# [What needs to be done]
Look through the material below. Return exactly the lines from the one with "afterwards: timing with" through the one with "set clk [get_ports", both included.
Top of Data for this task
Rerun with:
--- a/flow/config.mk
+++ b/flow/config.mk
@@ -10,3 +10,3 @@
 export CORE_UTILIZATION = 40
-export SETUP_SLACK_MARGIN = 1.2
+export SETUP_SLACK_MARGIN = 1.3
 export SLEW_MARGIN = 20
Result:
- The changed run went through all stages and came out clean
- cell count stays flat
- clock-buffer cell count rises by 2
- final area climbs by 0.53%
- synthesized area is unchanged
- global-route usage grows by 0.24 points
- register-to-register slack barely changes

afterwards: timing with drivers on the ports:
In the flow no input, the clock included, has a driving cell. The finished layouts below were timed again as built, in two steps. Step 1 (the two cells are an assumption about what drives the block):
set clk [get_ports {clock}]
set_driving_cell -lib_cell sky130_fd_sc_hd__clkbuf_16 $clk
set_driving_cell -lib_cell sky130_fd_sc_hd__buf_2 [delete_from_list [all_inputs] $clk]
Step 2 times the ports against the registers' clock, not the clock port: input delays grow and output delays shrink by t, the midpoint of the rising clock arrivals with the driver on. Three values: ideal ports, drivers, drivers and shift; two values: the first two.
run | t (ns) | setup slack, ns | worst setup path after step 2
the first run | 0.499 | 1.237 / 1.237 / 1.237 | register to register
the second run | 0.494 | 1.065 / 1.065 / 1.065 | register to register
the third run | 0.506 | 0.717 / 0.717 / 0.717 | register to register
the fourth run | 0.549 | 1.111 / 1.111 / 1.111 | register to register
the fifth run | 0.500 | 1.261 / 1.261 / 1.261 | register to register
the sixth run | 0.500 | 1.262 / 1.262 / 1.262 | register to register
Bottom of Data for this task
# [Response to this task]
afterwards: timing with drivers on the ports:
In the flow no input, the clock included, has a driving cell. The finished layouts below were timed again as built, in two steps. Step 1 (the two cells are an assumption about what drives the block):
set clk [get_ports {clock}]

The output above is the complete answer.